Joelmir Beting
''Os produtos brasileiros não são vendidos. Eles continuam simplesmente comprados.''
César Souza, consultor
Exportar ou sofrer
Treinada pelos ingleses e operada pelos chineses, a cidade de Hong Kong, menor que a do Rio de Janeiro, exporta mais que o dobro do Brasil inteiro. A afluente Coréia, duas vezes menor que o Brasil, exporta duas vezes mais - a partir da invenção de uma dezena de marcas globais.
Em plena escalada da globalização de capitais, mercados e empresas, a fatia dos países emergentes no comércio mundial expandiu-se de 21%, em 1981, para 37%, em 2000. No mesmo período, a fatia brasileira, isoladamente, regrediu de 1,7% para 0,9%.
Eis que o presidente Fernando Henrique Cardoso, na linha do ''fomos pegos de surpresa'', solta o Grito do Ipiranga: ''Exportar ou morrer!'' Exagero. A doença não é fatal. Não vamos morrer. Mas já estamos com ela a sofrer. A balança comercial não consegue fazer a baldeação do vermelho para o azul - nem mesmo com o doping cambial deste triênio 1999/2001.
A verdade é que sobra discurso e falta recurso. O consultor César Souza lembra que não temos sequer cultura exportadora. E, se o problema é também de caráter cultural, aí a solução é vagarosa no ritmo, mesmo que certeira no rumo. O esforço promocional de uma Apex, por exemplo, resfolega na inapetência de nove em cada dez empresários assistidos.
O desvio cultural tem a ver com a doutrina medieval das cidades muradas, destilada na América Latina, desde os anos 50, pelos economistas da Cepal/ONU. A cartilha cepalista fez do Brasil, em especial, um mercado protegido da competição externa e voltado para a substituição de importações a ferro e fogo.

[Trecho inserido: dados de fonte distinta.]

This design comes from an exercise in tuning for small area, a short achievable clock period and few clock cycles on the open sky130 flow, not from production work.
Only simulation tests tie the RTL to the original design; equivalence was not proved.

==> inputs of run a <==
==> flow/design.v <==
package scfw_pkg;
   localparam int unsigned ENTRIES_DEF = 64;
   localparam int unsigned SLOT_W      = 6;
   localparam int unsigned SECTOR_W    = 32;
   localparam int unsigned OP_W        = 2;
   localparam logic [OP_W-1:0] OP_READ  = 2'd0;
   localparam logic [OP_W-1:0] OP_WRITE = 2'd1;
   localparam logic [OP_W-1:0] OP_FLUSH = 2'd2;
   typedef enum logic [5:0] {
      ST_IDLE      = 6'b000001,
      ST_SEARCH    = 6'b000010,
      ST_EVICT     = 6'b000100,
      ST_FLUSH_SCAN = 6'b001000,
      ST_FLUSH_RD  = 6'b010000,
      ST_RESP      = 6'b100000
   } state_type;
endpackage
module sector_cache_fifo_writeback
#(
   parameter int unsigned ENTRIES = scfw_pkg::ENTRIES_DEF
) (
   input  logic                clock,
   input  logic                reset,
   input  logic                req_valid,
   output logic                req_stall,
   input  logic [scfw_pkg::OP_W-1:0]     req_operation,
   input  logic [scfw_pkg::SECTOR_W-1:0] req_sector,
   output logic                rsp_valid,
   input  logic                rsp_stall,
   output logic                rsp_hit,
   output logic [scfw_pkg::SLOT_W-1:0]   rsp_slot,
   output logic                rsp_fill,
   output logic                rsp_writeback,
   output logic [scfw_pkg::SECTOR_W-1:0] rsp_writeback_sector,
   output logic                rsp_last
);
   localparam int unsigned IDX_W = $clog2(ENTRIES);
   localparam int unsigned SW    = scfw_pkg::SECTOR_W;
   localparam int unsigned RW    = 3 + IDX_W + SW + 1;  
   logic                  s1_v;
   logic [1:0]            s1_op;
   logic [SW-1:0]         s1_sec;
   logic [SW-1:0]         s1_secn;       
   logic                  s2_v;
   logic                  s2_fl;         
   logic                  s2_w;          
   logic [SW-1:0]         s2_sec;
   logic [ENTRIES-1:0]    s2_eq;         
   logic                  s2_cv;         
   logic                  s2_eqp;        
   logic                  s3_v;
   logic                  s3_fl;
   logic                  s3_w;
   logic [SW-1:0]         s3_sec;
   logic [ENTRIES-1:0]    s3_match;
   logic                  s3_miss;
   logic [IDX_W-1:0]      s3_pv;         
   logic [ENTRIES-1:0]    s3_fillm;      
   logic [SW-1:0]         s3_data;       
   logic                  fl_any;        
   logic                  r_v;           
   logic [IDX_W-1:0]      r_sel;
   logic                  r_last;
   logic                  e_v;           
   logic [IDX_W-1:0]      e_sel;
   logic                  e_last;
   logic [ENTRIES*SW-1:0] tag_ff;
   logic [ENTRIES-1:0]    dirty_ff;
   logic [IDX_W:0]        dcnt_ff;       
   logic [IDX_W-1:0]      p_ff;
   logic [ENTRIES-1:0]    lt_ff;         
   logic                  full_ff;
   logic                  out_v, skid_v;
   logic [RW-1:0]         out_r, skid_r;
   logic                  stall_ff;
   assign req_stall = stall_ff;
   assign rsp_valid = out_v;
   assign {rsp_hit, rsp_slot, rsp_fill, rsp_writeback, rsp_writeback_sector, rsp_last} = out_r;
   logic [ENTRIES-1:0] valid, eq, p_oh;
   logic               pend_v, eq_pend, eq_prev;
   assign pend_v  = s3_v & ~s3_fl;
   assign eq_pend = (s3_sec == s1_sec);
   assign eq_prev = (s2_sec == s1_sec);
   always_comb begin
      for (int i = 0; i < ENTRIES; i++) begin
         valid[i] = full_ff | lt_ff[i];
         p_oh[i] = (p_ff == IDX_W'(i));
         eq[i]   = (pend_v && s3_fillm[i]) ? eq_pend
                                          : (valid[i] && ((i < ENTRIES / 2) ? (tag_ff[i*SW +: SW] == s1_sec)
                                                                            : (tag_ff[i*SW +: SW] == ~s1_secn)));
      end
   end
   logic [ENTRIES-1:0] match;
   logic               corr_v, miss;
   assign corr_v = s2_cv & s3_miss;
   always_comb begin
      for (int i = 0; i < ENTRIES; i++) begin
         match[i] = (s2_cv && s3_fillm[i]) ? s2_eqp : s2_eq[i];
      end
   end
   assign miss = ~((|s2_eq & ~(s2_cv & |(s2_eq & s3_fillm))) | (corr_v & s2_eqp));
   logic [IDX_W-1:0] rd_idx;      
   logic [SW-1:0]    rd_data;
   assign rd_data = tag_ff[rd_idx*SW +: SW];
   logic [ENTRIES-1:0] r_oh;
   logic [IDX_W-1:0]   hit_slot;
   always_comb begin
      hit_slot = '0;
      for (int i = 0; i < ENTRIES; i++) begin
         r_oh[i] = (r_sel == IDX_W'(i));
         if (s3_match[i]) hit_slot = hit_slot | IDX_W'(i);
      end
   end
   logic room, rw_go, zero_go, emit_go, r_go, s3_done, s2_adv, s1_adv, push, wb;
   logic [RW-1:0] res;
   assign room    = ~skid_v;
   assign rw_go   = s3_v & ~s3_fl & room;
   assign zero_go = s3_v &  s3_fl & ~fl_any & room;
   assign emit_go = s3_v &  s3_fl & e_v & room;
   assign r_go    = s3_v &  s3_fl & r_v & (~e_v | room);
   assign s3_done = rw_go | zero_go | (emit_go & e_last);
   assign push    = rw_go | zero_go | emit_go;
   assign s2_adv  = s2_v & (~s3_v | s3_done);
   assign s1_adv  = s1_v & (~s2_v | s2_adv);
   assign wb      = |(dirty_ff & s3_fillm);
   always_comb begin
      if (s3_fl)
         res = {1'b0, (fl_any ? e_sel : IDX_W'(0)), 1'b0, fl_any,
                (fl_any ? s3_data : SW'(0)), (fl_any ? e_last : 1'b1)};
      else
         res = {~s3_miss, (s3_miss ? s3_pv : hit_slot), s3_miss, wb,
                (wb ? s3_data : SW'(0)), 1'b1};
   end
   logic [ENTRIES-1:0] dirty_sv, dirty_in;
   always_comb begin
      for (int i = 0; i < ENTRIES; i++) begin
         if (~s3_fl)
            dirty_sv[i] = s3_fillm[i] ? s3_w : (dirty_ff[i] | (s3_w & s3_match[i]));
         else
            dirty_sv[i] = dirty_ff[i] & ~(r_v & r_oh[i]);
      end
      dirty_in = dirty_ff;
      if (rw_go | r_go) dirty_in = dirty_sv;
   end
   logic old_d, d_inc, d_dec, c0, c1, c2, any_n, one_n;
   logic [IDX_W:0] dcnt_in;
   assign old_d = |(dirty_ff & (s3_fillm | s3_match));
   assign d_inc = rw_go & s3_w & ~old_d;
   assign d_dec = (rw_go & s3_miss & ~s3_w & old_d) | r_go;
   assign c0    = (dcnt_ff == '0);
   assign c1    = (dcnt_ff == (IDX_W+1)'(1));
   assign c2    = (dcnt_ff == (IDX_W+1)'(2));
   assign any_n = d_inc | (~c0 & ~(d_dec & c1));
   assign one_n = (d_inc & c0) | (~d_inc & ~d_dec & c1) | (d_dec & c2);
   always_comb begin
      dcnt_in = dcnt_ff;
      if (d_inc) dcnt_in = dcnt_ff + 1'b1;
      if (d_dec) dcnt_in = dcnt_ff - 1'b1;
   end
   logic [ENTRIES-1:0] fm;
   logic               any_d, any_m, r_ld;
   logic [IDX_W-1:0]   enc_d, enc_m, next_sel;
   assign fm = dirty_sv & ~({ENTRIES{full_ff}} & (lt_ff | ({ENTRIES{~s3_fl}} & s3_fillm)));
   scfw_lsb #(.N(ENTRIES), .W(IDX_W)) u_enc_d (.v(dirty_sv), .any(any_d), .one(), .idx(enc_d));
   scfw_lsb #(.N(ENTRIES), .W(IDX_W)) u_enc_m (.v(fm),       .any(any_m), .one(), .idx(enc_m));
   assign next_sel = any_m ? enc_m : enc_d;
   assign r_ld     = (s2_adv & s2_fl) | (r_go & ~r_last);
   logic s1_v_n, s2_v_n, s3_v_n, s3_fl_n, fl_any_n, e_v_n, e_last_n, skid_v_n, out_v_n, pop;
   logic s3_done_n, r_v_n, r_last_n;
   logic [IDX_W-1:0] r_sel_n, p_n;
   assign pop = out_v & ~rsp_stall;
   always_comb begin
      s1_v_n = s1_v & ~s1_adv;
      if (~stall_ff) s1_v_n = req_valid & (req_operation != 2'd3);
      s2_v_n   = s1_adv | (s2_v & ~s2_adv);
      s3_v_n   = s2_adv | (s3_v & ~s3_done);
      s3_fl_n  = s2_adv ? s2_fl : s3_fl;
      fl_any_n = (s2_adv & s2_fl) ? any_n : fl_any;
      r_v_n    = r_v;
      r_last_n = r_last;
      if (r_go) r_v_n = ~r_last;
      if (r_ld) r_last_n = one_n;
      if (s2_adv & s2_fl) r_v_n = any_n;
      e_v_n    = r_go | (e_v & ~emit_go);
      e_last_n = r_go ? r_last : e_last;
      if (s2_adv) e_v_n = 1'b0;
      out_v_n  = out_v;
      skid_v_n = skid_v;
      if (~out_v | pop) begin
         if (skid_v) begin
            out_v_n  = 1'b1;
            skid_v_n = 1'b0;
         end else begin
            out_v_n  = push;
         end
      end else if (push) begin
         skid_v_n = 1'b1;
      end
      s3_done_n = ~skid_v_n & (~s3_fl_n | ~fl_any_n | (e_v_n & e_last_n));
      r_sel_n   = r_ld ? next_sel : r_sel;
      p_n       = (s2_adv & ~s2_fl & miss) ? p_ff + 1'b1 : p_ff;
   end
   always_ff @(posedge clock) begin
      if (reset) begin
         s1_v     <= 1'b0;
         s2_v     <= 1'b0;
         s3_v     <= 1'b0;
         dirty_ff <= '0;
         dcnt_ff  <= '0;
         p_ff     <= '0;
         lt_ff    <= '0;
         full_ff  <= 1'b0;
         out_v    <= 1'b0;
         skid_v   <= 1'b0;
         stall_ff <= 1'b0;
      end else begin
         s1_v     <= s1_v_n;
         s2_v     <= s2_v_n;
         s3_v     <= s3_v_n;
         dirty_ff <= dirty_in;
         dcnt_ff  <= dcnt_in;
         if (s2_adv && !s2_fl && miss) begin
            p_ff <= p_ff + 1'b1;
            if (p_ff == IDX_W'(ENTRIES - 1)) full_ff <= 1'b1;
         end
         if (s3_v && !s3_fl) begin
            lt_ff <= s3_fillm[ENTRIES-1] ? '0 : (lt_ff | s3_fillm);
         end
         out_v    <= out_v_n;
         skid_v   <= skid_v_n;
         stall_ff <= s1_v_n & s2_v_n & ~(~s3_v_n | s3_done_n);
      end
   end
   always_ff @(posedge clock) begin
      if (~stall_ff) begin
         s1_op  <= req_operation;
         s1_sec  <= req_sector;
         s1_secn <= ~req_sector;
      end
      if (s1_adv) begin
         s2_fl  <= s1_op[1];
         s2_w   <= s1_op[0];
         s2_sec <= s1_sec;
         s2_eq  <= eq;
         s2_cv  <= s2_v & ~s2_fl;
         s2_eqp <= eq_prev;
      end
      if (s2_adv) begin
         s3_fl    <= s2_fl;
         s3_w     <= s2_w;
         s3_sec   <= s2_sec;
         s3_match <= match;
         s3_miss  <= miss;
         s3_pv    <= p_ff;
         s3_fillm <= p_oh & {ENTRIES{miss}};
      end
      if ((s2_adv & ~s2_fl) | r_go) s3_data <= rd_data;
      fl_any <= fl_any_n;
      r_v    <= r_v_n;
      r_last <= r_last_n;
      e_v    <= e_v_n;
      e_last <= e_last_n;
      r_sel  <= r_sel_n;
      rd_idx <= (r_ld & any_n) ? next_sel : ((s3_fl_n & r_v_n) ? r_sel : p_n);
      if (r_go) e_sel <= r_sel;
      if (~out_v | pop) begin
         if (skid_v) out_r <= skid_r;
         else if (push) out_r <= res;
      end else if (push) begin
         skid_r <= res;
      end
   end
   for (genvar g = 0; g < ENTRIES; g++) begin : g_tag
      always_ff @(posedge clock) begin
         if (rw_go && s3_fillm[g]) tag_ff[g*SW +: SW] <= s3_sec;
      end
   end
endmodule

Do que resultou uma economia cartorial acomodada e de baixa eficiência, geradora de empregos ruins com salários péssimos. Incluídos fábricas e produtos das multinacionais aqui estabelecidas. O tal de ''efeito carroça''.
Não foi o que ocorreu na Sudeste Asiático. A região não se deixou levar pela Economia Política ''estruturalista'' das burocracias da ONU. Preferiu pegar carona no ''export drive'' do Japão segunda potência. Modelo hoje copiado pelo planeta China, que ainda está comunista. O ''livrinho azul'' de Deng Xiaoping, usineiro da ''chinastroika'', adota a lição anticepalista de Akio Morita, fundador da Sony: a) mercado interno e mercado externo não são excludentes ou alternativos; b) mercado interno e mercado externo são complementares ou aditivos.
E tome novo debate acadêmico sobre os desvios e os desvãos da exportação brasileira. Seminário internacional instalado, ontem, pela USP, repassa a melancólica experiência brasileira e faz o cotejo dela com os modelos vitoriosos do México, África do Sul, Índia e China. Faltou a bucaneira Coréia do Sul.
Secos & Molhados
Tapa-buraco?
- Exportar ou morrer! O governo cobra mais extroversão das empresas. A exortação oficial resvala para o ''estado de guerra'', tipo emergência nacional. Não é por aí. Triplicar exportações é palavra de ordem do desenvolvimento sustentado e duradouro e não um tapa-buraco transitório para o déficit externo em transações correntes.
Falta muito
- Os empresários devolvem a bola quadrada. Não dá para brigar e vencer lá fora só com o espadachim do câmbio volátil. O Brasil ainda teima em exportar tributos e encargos em cascata. O mundo quase todo prefere embarcar subsídios ostensivos e/ou camuflados.
Falta torque
- E o que dizer do crédito curto e caro? Os bancos financiam menos de 30% do PIB brasileiro, contra mais de 80% lá fora. Os exportadores brasileiros pagam 42% ao ano pelo capital alheio. Os competidores estrangeiros? Nada além de 12%. Dá para tomar uma AmBev antes?